BEGIN

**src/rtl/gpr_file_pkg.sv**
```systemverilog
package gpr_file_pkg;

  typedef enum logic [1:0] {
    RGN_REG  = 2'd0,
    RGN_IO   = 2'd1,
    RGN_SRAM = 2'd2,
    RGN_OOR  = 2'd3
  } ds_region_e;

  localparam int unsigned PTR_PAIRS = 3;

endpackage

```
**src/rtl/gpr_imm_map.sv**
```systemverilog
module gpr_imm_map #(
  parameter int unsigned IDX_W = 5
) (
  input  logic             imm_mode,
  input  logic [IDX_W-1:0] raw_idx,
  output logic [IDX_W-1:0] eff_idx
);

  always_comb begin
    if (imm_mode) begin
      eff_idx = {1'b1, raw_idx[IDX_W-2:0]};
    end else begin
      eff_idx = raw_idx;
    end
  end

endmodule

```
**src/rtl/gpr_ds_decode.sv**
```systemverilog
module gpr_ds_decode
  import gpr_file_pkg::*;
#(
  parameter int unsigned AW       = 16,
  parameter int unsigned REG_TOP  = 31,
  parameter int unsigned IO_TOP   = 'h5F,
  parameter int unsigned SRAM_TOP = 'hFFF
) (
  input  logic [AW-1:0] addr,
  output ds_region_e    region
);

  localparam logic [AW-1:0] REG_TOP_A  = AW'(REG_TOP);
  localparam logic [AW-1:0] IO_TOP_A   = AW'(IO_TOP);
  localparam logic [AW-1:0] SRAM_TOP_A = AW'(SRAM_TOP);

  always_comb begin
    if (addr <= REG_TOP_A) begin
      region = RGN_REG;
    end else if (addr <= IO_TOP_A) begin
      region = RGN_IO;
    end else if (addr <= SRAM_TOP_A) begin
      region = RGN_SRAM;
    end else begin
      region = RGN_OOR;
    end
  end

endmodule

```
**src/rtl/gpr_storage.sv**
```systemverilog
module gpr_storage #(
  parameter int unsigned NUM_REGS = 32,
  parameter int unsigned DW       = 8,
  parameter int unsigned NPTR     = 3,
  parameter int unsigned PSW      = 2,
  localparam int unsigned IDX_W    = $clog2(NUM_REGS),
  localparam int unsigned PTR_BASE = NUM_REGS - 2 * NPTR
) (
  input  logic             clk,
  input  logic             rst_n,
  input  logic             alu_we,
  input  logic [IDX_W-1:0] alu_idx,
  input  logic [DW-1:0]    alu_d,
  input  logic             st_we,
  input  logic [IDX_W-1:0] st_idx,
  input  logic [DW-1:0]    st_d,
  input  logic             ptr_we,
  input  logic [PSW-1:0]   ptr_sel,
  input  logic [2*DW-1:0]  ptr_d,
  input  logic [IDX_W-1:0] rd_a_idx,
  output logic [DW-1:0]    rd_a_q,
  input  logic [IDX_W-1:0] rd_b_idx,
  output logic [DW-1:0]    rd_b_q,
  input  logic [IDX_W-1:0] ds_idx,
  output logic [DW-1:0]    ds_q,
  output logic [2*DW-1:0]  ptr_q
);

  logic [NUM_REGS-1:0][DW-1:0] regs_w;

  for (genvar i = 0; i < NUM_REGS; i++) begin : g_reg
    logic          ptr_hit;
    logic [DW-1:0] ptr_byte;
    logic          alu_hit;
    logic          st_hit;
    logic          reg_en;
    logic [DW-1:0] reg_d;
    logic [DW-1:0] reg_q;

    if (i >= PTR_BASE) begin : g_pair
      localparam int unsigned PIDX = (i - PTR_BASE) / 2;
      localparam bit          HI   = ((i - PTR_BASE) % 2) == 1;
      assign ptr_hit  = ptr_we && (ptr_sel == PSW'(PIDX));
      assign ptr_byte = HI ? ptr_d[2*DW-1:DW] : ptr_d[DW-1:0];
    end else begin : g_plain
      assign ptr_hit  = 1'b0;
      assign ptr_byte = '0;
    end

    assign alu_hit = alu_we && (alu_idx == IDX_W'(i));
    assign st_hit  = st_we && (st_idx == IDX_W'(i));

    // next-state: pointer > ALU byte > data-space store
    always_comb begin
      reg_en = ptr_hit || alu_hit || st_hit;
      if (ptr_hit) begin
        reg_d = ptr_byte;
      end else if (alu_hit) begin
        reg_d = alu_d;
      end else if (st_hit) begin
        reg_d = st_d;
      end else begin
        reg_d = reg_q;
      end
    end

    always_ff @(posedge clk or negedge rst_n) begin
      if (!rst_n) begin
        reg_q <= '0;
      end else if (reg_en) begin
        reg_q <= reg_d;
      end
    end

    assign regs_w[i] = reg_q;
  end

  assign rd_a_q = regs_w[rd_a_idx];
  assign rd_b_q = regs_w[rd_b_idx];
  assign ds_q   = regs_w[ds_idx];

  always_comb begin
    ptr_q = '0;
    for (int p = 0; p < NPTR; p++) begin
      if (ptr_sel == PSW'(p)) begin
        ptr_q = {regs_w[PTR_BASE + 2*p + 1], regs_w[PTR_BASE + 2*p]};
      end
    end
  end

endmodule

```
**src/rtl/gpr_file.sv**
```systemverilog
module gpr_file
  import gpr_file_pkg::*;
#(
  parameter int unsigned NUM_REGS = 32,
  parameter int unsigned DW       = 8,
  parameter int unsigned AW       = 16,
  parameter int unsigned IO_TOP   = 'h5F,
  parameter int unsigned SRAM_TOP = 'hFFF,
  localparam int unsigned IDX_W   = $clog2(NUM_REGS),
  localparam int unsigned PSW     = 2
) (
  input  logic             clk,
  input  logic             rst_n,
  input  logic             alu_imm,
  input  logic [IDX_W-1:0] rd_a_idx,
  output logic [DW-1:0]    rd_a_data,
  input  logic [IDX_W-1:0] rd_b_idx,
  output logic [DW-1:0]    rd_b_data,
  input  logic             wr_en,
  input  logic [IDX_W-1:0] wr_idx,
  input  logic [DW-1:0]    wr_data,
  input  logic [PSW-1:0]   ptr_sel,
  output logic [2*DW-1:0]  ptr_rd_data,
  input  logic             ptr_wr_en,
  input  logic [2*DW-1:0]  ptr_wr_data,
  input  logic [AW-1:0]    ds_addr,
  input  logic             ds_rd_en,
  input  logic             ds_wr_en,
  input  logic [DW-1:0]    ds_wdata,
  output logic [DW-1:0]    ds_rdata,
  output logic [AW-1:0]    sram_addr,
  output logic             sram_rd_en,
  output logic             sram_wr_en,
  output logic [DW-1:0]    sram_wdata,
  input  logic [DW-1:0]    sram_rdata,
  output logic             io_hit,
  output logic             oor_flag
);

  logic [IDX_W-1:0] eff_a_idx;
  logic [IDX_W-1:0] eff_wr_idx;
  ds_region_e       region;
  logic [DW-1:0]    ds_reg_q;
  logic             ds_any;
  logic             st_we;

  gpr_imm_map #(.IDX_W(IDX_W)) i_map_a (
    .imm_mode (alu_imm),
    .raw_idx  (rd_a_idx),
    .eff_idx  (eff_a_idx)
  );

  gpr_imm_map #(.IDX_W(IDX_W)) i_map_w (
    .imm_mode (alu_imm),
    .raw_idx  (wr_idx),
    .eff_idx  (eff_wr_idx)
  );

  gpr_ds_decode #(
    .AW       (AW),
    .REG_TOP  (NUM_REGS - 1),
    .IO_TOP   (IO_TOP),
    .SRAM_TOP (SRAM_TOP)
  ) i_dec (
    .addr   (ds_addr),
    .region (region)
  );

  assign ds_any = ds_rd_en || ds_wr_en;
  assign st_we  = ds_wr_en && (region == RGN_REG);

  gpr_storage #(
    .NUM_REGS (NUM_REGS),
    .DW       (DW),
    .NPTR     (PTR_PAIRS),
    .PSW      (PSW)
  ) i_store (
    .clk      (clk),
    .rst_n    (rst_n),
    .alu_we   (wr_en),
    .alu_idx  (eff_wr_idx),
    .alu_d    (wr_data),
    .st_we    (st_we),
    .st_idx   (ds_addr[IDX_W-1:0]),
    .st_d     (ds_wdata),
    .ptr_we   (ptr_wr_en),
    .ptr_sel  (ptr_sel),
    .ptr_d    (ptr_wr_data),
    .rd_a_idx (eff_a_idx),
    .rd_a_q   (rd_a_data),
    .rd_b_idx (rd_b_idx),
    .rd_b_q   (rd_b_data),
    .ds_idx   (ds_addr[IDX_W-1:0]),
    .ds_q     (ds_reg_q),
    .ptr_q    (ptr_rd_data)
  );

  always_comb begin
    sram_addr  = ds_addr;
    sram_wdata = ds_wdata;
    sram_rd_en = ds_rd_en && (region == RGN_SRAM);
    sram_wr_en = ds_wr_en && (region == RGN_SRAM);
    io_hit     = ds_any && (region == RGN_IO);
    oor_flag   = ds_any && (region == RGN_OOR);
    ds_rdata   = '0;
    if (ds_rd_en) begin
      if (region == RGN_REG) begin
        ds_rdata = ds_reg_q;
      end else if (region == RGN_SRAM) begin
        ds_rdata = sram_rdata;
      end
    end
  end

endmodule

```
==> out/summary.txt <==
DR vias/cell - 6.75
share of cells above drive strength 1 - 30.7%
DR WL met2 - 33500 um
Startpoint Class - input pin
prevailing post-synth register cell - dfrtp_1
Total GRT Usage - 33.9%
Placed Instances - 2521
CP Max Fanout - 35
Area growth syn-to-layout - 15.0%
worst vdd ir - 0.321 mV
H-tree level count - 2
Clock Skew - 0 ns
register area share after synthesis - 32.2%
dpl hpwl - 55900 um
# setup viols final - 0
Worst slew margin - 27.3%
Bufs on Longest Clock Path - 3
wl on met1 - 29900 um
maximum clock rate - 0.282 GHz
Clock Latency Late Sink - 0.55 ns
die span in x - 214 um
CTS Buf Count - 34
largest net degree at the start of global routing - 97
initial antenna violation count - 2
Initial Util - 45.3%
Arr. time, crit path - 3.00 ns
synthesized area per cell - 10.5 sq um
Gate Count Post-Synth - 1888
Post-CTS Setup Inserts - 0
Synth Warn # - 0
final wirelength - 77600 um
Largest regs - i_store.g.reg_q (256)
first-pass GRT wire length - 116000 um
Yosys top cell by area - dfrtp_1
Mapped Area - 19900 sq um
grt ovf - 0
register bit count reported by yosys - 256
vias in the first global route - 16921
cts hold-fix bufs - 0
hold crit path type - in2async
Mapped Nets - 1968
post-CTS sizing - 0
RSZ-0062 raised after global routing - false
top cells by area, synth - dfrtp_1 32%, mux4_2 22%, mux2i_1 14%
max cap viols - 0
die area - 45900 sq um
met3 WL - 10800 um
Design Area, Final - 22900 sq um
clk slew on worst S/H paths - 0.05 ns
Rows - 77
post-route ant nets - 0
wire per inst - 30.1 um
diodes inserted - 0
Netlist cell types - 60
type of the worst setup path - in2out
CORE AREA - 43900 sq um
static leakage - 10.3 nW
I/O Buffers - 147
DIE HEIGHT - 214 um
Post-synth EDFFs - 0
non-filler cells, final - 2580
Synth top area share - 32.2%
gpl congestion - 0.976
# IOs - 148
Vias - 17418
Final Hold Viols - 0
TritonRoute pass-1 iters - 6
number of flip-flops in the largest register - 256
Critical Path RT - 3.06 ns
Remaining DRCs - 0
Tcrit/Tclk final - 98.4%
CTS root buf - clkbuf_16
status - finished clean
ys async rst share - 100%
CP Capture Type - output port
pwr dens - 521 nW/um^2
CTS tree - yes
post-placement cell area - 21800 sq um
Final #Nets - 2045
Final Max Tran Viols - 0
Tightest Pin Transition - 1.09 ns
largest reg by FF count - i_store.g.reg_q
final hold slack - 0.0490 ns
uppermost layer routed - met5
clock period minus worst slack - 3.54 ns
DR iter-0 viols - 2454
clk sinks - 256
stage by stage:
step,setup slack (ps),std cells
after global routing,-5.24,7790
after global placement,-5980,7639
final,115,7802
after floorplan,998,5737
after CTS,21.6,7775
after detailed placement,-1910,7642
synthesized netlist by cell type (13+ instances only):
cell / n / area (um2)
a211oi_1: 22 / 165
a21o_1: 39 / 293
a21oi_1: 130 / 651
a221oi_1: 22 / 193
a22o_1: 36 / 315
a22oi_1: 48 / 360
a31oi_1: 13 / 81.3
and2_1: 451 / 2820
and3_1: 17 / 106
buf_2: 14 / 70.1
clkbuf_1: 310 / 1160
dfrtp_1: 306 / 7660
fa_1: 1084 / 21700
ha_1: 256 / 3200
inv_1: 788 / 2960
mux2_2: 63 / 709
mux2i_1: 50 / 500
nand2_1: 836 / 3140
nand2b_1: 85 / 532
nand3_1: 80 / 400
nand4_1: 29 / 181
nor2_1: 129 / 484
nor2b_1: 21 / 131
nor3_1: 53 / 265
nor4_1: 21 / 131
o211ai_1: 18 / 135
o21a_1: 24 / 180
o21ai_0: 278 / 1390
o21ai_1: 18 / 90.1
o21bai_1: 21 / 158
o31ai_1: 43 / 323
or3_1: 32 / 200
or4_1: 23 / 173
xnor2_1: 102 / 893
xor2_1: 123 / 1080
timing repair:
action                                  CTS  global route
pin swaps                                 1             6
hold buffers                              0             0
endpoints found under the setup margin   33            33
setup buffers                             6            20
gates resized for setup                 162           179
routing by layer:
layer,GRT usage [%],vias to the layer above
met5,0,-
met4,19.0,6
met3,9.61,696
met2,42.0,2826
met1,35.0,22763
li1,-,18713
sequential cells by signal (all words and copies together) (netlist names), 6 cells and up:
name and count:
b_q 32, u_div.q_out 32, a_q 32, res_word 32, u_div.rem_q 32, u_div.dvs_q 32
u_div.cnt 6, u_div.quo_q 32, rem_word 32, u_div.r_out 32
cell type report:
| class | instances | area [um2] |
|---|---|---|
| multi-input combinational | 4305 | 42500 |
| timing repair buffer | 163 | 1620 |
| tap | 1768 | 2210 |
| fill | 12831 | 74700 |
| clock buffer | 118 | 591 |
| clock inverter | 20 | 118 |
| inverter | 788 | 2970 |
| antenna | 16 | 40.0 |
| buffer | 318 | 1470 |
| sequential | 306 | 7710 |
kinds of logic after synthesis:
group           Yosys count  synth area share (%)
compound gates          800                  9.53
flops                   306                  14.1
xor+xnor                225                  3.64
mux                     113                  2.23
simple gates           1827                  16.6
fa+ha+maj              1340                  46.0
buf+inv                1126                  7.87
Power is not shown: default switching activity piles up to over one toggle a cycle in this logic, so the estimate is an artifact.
[src/rtl/wp_pkg.sv]
// Shared types and helpers for the serial wiper register.
// Assumes the wiper width is at least 2 bits.
package wp_pkg;

    // Switch and driver controls produced by the shutdown logic.
    typedef struct packed {
        logic term_open;
        logic wiper_short;
        logic sdo_en;
    } wp_sw_t;

endpackage

[src/rtl/wp_sync.sv]
// Multi-stage resynchroniser for a bundle of asynchronous inputs.
// Every bit gets STAGES flops. RST_VAL gives each bit its idle level, which
// keeps reset free of false edges. Assumes STAGES >= 1.
module wp_sync #(
    parameter int            N       = 5,
    parameter int            STAGES  = 2,
    parameter logic [N-1:0]  RST_VAL = '0
) (
    input  logic         clk,
    input  logic         rst_n,
    input  logic [N-1:0] d,
    output logic [N-1:0] q
);

    logic [N-1:0] stg [STAGES];

    for (genvar s = 0; s < STAGES; s++) begin : g_stage
        if (s == 0) begin : g_first
            // First flop: capture the raw asynchronous inputs.
            always_ff @(posedge clk) begin
                if (!rst_n) stg[s] <= RST_VAL;
                else        stg[s] <= d;
            end
        end else begin : g_next
            // Later flops: settle metastability from the stage before.
            always_ff @(posedge clk) begin
                if (!rst_n) stg[s] <= RST_VAL;
                else        stg[s] <= stg[s-1];
            end
        end
    end

    assign q = stg[STAGES-1];

endmodule

[src/rtl/wp_shifter.sv]
// Serial input shift register with a registered daisy-chain output.
// Shifts MSB first on shift_en. The bit leaving the top of the register goes
// to sdo_q, so sdo shows the bit entered W shifts earlier. clear has priority
// over shifting.
module wp_shifter #(
    parameter int W = 7
) (
    input  logic         clk,
    input  logic         rst_n,
    input  logic         clear,
    input  logic         shift_en,
    input  logic         din,
    output logic [W-1:0] sr_q,
    output logic         sdo_q
);

    // Shift path: clear on reset or midscale, otherwise shift when enabled.
    always_ff @(posedge clk) begin
        if (!rst_n || clear) begin
            sr_q  <= '0;
            sdo_q <= 1'b0;
        end else if (shift_en) begin
            sdo_q <= sr_q[W-1];
            sr_q  <= {sr_q[W-2:0], din};
        end
    end

endmodule

[src/rtl/wp_latch.sv]
// Wiper latch. Holds the committed code. The midscale preset overrides a
// commit in the same cycle. Block reset also loads midscale.
module wp_latch #(
    parameter int W = 7
) (
    input  logic         clk,
    input  logic         rst_n,
    input  logic         preset,
    input  logic         load,
    input  logic [W-1:0] din,
    output logic [W-1:0] code_q
);

    localparam logic [W-1:0] MIDSCALE = {1'b1, {(W-1){1'b0}}};

    // Latch update: reset and preset first, then commit.
    always_ff @(posedge clk) begin
        if (!rst_n)      code_q <= MIDSCALE;
        else if (preset) code_q <= MIDSCALE;
        else if (load)   code_q <= din;
    end

endmodule

[src/rtl/wp_switch.sv]
// Shutdown and output-enable decode. Purely combinational from synchronised
// levels. In shutdown the effective wiper reads 0 (tied to terminal B) while
// the latch behind it keeps its value.
module wp_switch #(
    parameter int W = 7
) (
    input  logic              shdn_act,
    input  logic              sel_act,
    input  logic [W-1:0]      code_q,
    output wp_pkg::wp_sw_t    sw,
    output logic [W-1:0]      code_out
);

    // Decode switch controls and the visible wiper code.
    always_comb begin
        sw.term_open   = shdn_act;
        sw.wiper_short = shdn_act;
        sw.sdo_en      = sel_act && !shdn_act;
        code_out       = shdn_act ? '0 : code_q;
    end

endmodule

[src/rtl/serial_wiper_reg.sv]
// Serial-loaded wiper position register (top).
// Resynchronises the serial and control inputs, detects rising edges of the
// serial clock and the select, and drives the shifter, the latch and the
// shutdown decode. Assumes clk is at least 4x faster than sclk, and that each
// input level is held for at least SYNC_STAGES+2 clk cycles.
module serial_wiper_reg #(
    parameter int W           = 7,
    parameter int SYNC_STAGES = 2
) (
    input  logic         clk,
    input  logic         rst_n,
    input  logic         cs_n,
    input  logic         sclk,
    input  logic         sdi,
    input  logic         mid_rst_n,
    input  logic         shdn_n,
    output logic         sdo,
    output logic         sdo_en,
    output logic [W-1:0] wiper_code,
    output logic         term_a_open,
    output logic         wiper_short
);

    localparam int           NSYNC    = 5;
    localparam logic [4:0]   SYNC_IDLE = 5'b11001;

    logic [NSYNC-1:0] raw_in, synced;
    logic cs_n_s, sclk_s, sdi_s, mid_n_s, shdn_n_s;
    logic cs_prev, sclk_prev;
    logic cs_rise, sclk_rise, cs_act, mid_act, shdn_act;
    logic [W-1:0] sr_q, code_q;
    logic sdo_q;
    wp_pkg::wp_sw_t sw;

    assign raw_in = {shdn_n, mid_rst_n, sdi, sclk, cs_n};

    wp_sync #(.N(NSYNC), .STAGES(SYNC_STAGES), .RST_VAL(SYNC_IDLE)) sync_i (
        .clk   (clk),
        .rst_n (rst_n),
        .d     (raw_in),
        .q     (synced)
    );

    assign cs_n_s   = synced[0];
    assign sclk_s   = synced[1];
    assign sdi_s    = synced[2];
    assign mid_n_s  = synced[3];
    assign shdn_n_s = synced[4];

    // Edge history for the select and the serial clock.
    always_ff @(posedge clk) begin
        if (!rst_n) begin
            cs_prev   <= 1'b1;
            sclk_prev <= 1'b0;
        end else begin
            cs_prev   <= cs_n_s;
            sclk_prev <= sclk_s;
        end
    end

    assign cs_rise   = cs_n_s && !cs_prev;
    assign sclk_rise = sclk_s && !sclk_prev;
    assign cs_act    = !cs_n_s;
    assign mid_act   = !mid_n_s;
    assign shdn_act  = !shdn_n_s;

    wp_shifter #(.W(W)) shift_i (
        .clk      (clk),
        .rst_n    (rst_n),
        .clear    (mid_act),
        .shift_en (sclk_rise && cs_act),
        .din      (sdi_s),
        .sr_q     (sr_q),
        .sdo_q    (sdo_q)
    );

    wp_latch #(.W(W)) latch_i (
        .clk    (clk),
        .rst_n  (rst_n),
        .preset (mid_act),
        .load   (cs_rise),
        .din    (sr_q),
        .code_q (code_q)
    );

    wp_switch #(.W(W)) switch_i (
        .shdn_act (shdn_act),
        .sel_act  (cs_act),
        .code_q   (code_q),
        .sw       (sw),
        .code_out (wiper_code)
    );

    assign sdo         = sdo_q;
    assign sdo_en      = sw.sdo_en;
    assign term_a_open = sw.term_open;
    assign wiper_short = sw.wiper_short;

endmodule

[config.mk]
export PLATFORM = sky130hd
export DESIGN_NAME = serial_wiper_reg
export DESIGN_NICKNAME = d
export VERILOG_FILES = /design/src/rtl/wp_pkg.sv /design/src/rtl/wp_sync.sv /design/src/rtl/wp_shifter.sv /design/src/rtl/wp_latch.sv /design/src/rtl/wp_switch.sv /design/src/rtl/serial_wiper_reg.sv
export SDC_FILE = /design/constraint.sdc
export NUM_CORES = 1
export LEC_CHECK = 0
export ABC_AREA = 1
export ABC_CLOCK_PERIOD_IN_PS = 900
export BUFFER_PORTS_ARGS = -buffer_cell sky130_fd_sc_hd__buf_2
export CORE_MARGIN = 2
export CORE_UTILIZATION = 48
export DETAILED_ROUTE_END_ITERATION = 8
export HOLD_SLACK_MARGIN = 0.08
export PLACE_DENSITY = 0.74
export SYNTH_ARGS = -nofsm -noshare
export SYNTH_HDL_FRONTEND = slang
export SYNTH_SLANG_ARGS = --single-unit
[constraint.sdc]
create_clock -name clk -period 0.9 [get_ports clk]
set_input_delay 0.135 -clock clk [delete_from_list [all_inputs] [get_ports clk]]
set_output_delay 0.135 -clock clk [all_outputs]
set_load 0.005 [all_outputs]
==> flow_summary.yaml <==
critical_path:
  cp_num_buf_inv: 2
  cpPeakStageDelay_ns: 0.41
  critical_path.startpoint: "sync_i.stg[1][4]$_SDFF_PN1_"
  reg2reg_to: "shift_i.sr_q[2]$_SDFFE_PP0P_"
  start_kind: "flip-flop"
  ff2ff_path_depth: 5
  path_class: "flip-flop to primary output"
  r2r_setup_slack_ns: -0.07
  slowest_stage: "dfxtp_4"
  cp.required_ns: 0.76
  r2r-start: "sync_i.stg[1][0]$_SDFF_PN1_"
  crit_end: "sdo_en"
  path_delay_family: "flip-flops"
  crit_fanout: 8
  path_cells: "inv_2 -> nor2_1 -> buf_2"
  path_depth: 3
  end_kind: "primary output"
  critPathArrivalTime_ns: 0.95
floorplan:
  core_area_um2: 2148
  die_w_um: 51.16
  ios: 18
  start_util_pct: 49.68
  die-area_um2: 2617
  num_rows: 17
  die_h_um: 51.16
routing:
  routed_via_density: 4.215
  drtIter0Drc: 6
  drt-total-wl_um: 1631
  drtPass1Iterations: 4
  vias: 805
  wl_per_cell_um: 8.539
  drc: 0
  ant_nets: 0
layout:
  fillers: 203
  antenna_cells: 0
  layout.nets: 171
  final_core_util_pct: 59.70
  register_area_um2: 550.5
  multi_input_area_um2: 371.6
  drive_gt1_share_pct: 30.06
  syn_to_final_growth_pct: 20.16
synthesis:
  yosys_warnings: 0
  postSynth.asyncResetShare_pct: 0
  synth_top_area_share_pct: 50.64
  yosysMostFrequentCell: "nand2_1"
  synth.distinct_cells: 16
  syn_nets: 146
  syn_area_um2: 1067
  synth_edf_count: 0
  avgSynthCellArea_um2: 7.678
  syn-instance-count: 139
  synth-main-ff-cell: "dfxtp_1"
  synth_area_leaders: "dfxtp_1 (51%), nand2_1 (12%), inv_1 (10%), nor2_1 (6.7%), nor2_2 (5.9%)"
  synthTopCellsByCount: "nand2_1 (33), inv_1 (29), dfxtp_1 (27)"
  yosys.area.top_type: "dfxtp_1"
  seq_area_frac_synth_pct: 50.64
  synth_seq_cells: 27
clock_network:
  clkLatencyLatePin_ns: 0.31
  cts_sinks: 27
  clockBufferDepth: 2
  numCtsBuffers: 3
  root_buffer: "clkbuf_4"
  h-tree-depth: 1
  cts_tree: "built"
  clkTransAtPathRegs_ns: 0.13
sta:
  whs_ns: 0.1566
  fin_skew_ns: 0.003413
  hold_viol_final: 0
  finalCritPeriodShare_pct: 120.5
  fin_crit_ns: 1.084
  relSlewSlack_pct: 87.23
  max_freq_mhz: 922.4
  drv_slew: 0
  rsz0062_at_grt: "yes"
  setup_viol: 19
  setup_slack_ns: -0.1841
  worst_slew_pin_slew_ns: 0.1916
run_status:
  status: "finished, violations left"
  violations: "negative setup slack"
grt:
  grt_max_degree: 16
  grt_pass1_wl_um: 3070
  track_usage_pct: 15.75
  grt_pass1_vias: 747
  grt_overflow: 0
  antenna_found_initial: 0
pwr:
  power_density_nw_per_um2: 1483
  cellLeakagePower_uw: 0.0007317
  power.total_uw: 1902
  ir_drop_v: 0.001155
job:
  maxCapViolCount: 0
placement:
  dpl.hpwl_um: 1059
  gp_congestion: 0.6802
  dp_slack_ns: -0.04975
  io_buffers: 17
hold_path:
  hold_path_class: "input pin to flip-flop"
[cell usage in the layout (no fill, tap or decap)]
master,instances
nand2_1,33
buf_2,17
buf_4,1
nand3_4,2
o21ai_0,3
clkbuf_4,3
clkinv_8,1
o211ai_1,1
dlygate4sd3_1,5
o21ai_1,3
nor2_2,10
inv_1,27
dfxtp_4,2
dfxtp_2,2
clkinv_2,1
nor2_1,19
buf_12,1
nand2_2,3
dfxtp_1,23
inv_4,1
inv_2,3
nand2_4,2
[stage by stage]
step / cell area (um^2) / instances / TNS, ns
global route: 1282 / 191 / -3.448
detailed placement: 1142 / 180 / -0.2942
finish: 1282 / 191 / -1.961
CTS: 1245 / 190 / -1.706
global placement: 1142 / 180 / -0.03047
floorplan: 1067 / 139 / 0
[worst min path at each step]
stage	from	endpoint	slack [ns]	cells after the start
after global placement	shdn_n	sync_i.stg[0][4]$_SDFF_PN1_	0.30	3
after global routing	rst_n	sync_i.stg[0][4]$_SDFF_PN1_	0.15	3
after detailed placement	shdn_n	sync_i.stg[0][4]$_SDFF_PN1_	0.31	3
after CTS	rst_n	sync_i.stg[1][4]$_SDFF_PN1_	0.15	3
after floorplan	cs_n	sync_i.stg[0][0]$_SDFF_PN1_	0.22	2
final	rst_n	sync_i.stg[1][4]$_SDFF_PN1_	0.16	3
[area by class of cell]
cell class / count / area share [%]
clock buffer: 3 / 1.756
clock inverter: 1 / 0.3902
inverter: 32 / 10.54
multi-input combinational: 76 / 28.98
sequential: 27 / 42.93
tap: 28 / 2.732
timing repair buffer: 24 / 12.68
[sequential cells by signal, summed over array words and instances, names as in the netlist]
signal and cells:
sync_i.stg 10, latch_i.code_q 7, shift_i.sr_q 7, cs_prev 1, sclk_prev 1, shift_i.sdo_q 1
[cells by family after synthesis]
group / share of synthesized area (%)
AOI/OAI and AO/OA: 3.516
buffers and inverters: 16.18
DFF: 50.64
and+or+nand+nor: 29.66
[report_power, final]
| group | switching (uW) | total (uW) | internal [uW] |
|---|---|---|---|
| logic | 80.0 | 154 | 74.1 |
| registers | 21.9 | 1250 | 1230 |
| clock network | 331 | 498 | 166 |
[timing repair]
action / 4_1_cts / 5_1_grt
gates resized for setup: 8 / 8
hold buffers: 5 / 0
endpoints found under the setup margin: 19 / 25
setup buffers: 0 / 1
pin swaps: 3 / 3
cloned: 1 / 0
endpoints found under the hold margin: 5 / 0
[worst min-delay path, delay by kind of cell]
kind,cells,cell delay (ns)
buffers and inverters,2,0.25
and+or+nand+nor,1,0.06
[per-layer routing]
| metal | track usage (%) | routed length, um | vias to the layer above |
|---|---|---|---|
| li1 | - | - | 441 |
| met1 | 18.40 | 707 | 343 |
| met2 | 28.14 | 835 | 16 |
| met3 | 2.632 | 59 | 5 |
| met4 | 6.757 | 28 | 0 |
| met5 | 0 | 0 | - |
No activity file was read; power rests on OpenSTA's default activity.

END

EXERCISE DIRECTIONS ▸ Lines containing the word "NPTR": copy every one of them from the records above.

EXERCISE ANSWER ▸
  parameter int unsigned NPTR     = 3,
  localparam int unsigned PTR_BASE = NUM_REGS - 2 * NPTR
    for (int p = 0; p < NPTR; p++) begin
    .NPTR     (PTR_PAIRS),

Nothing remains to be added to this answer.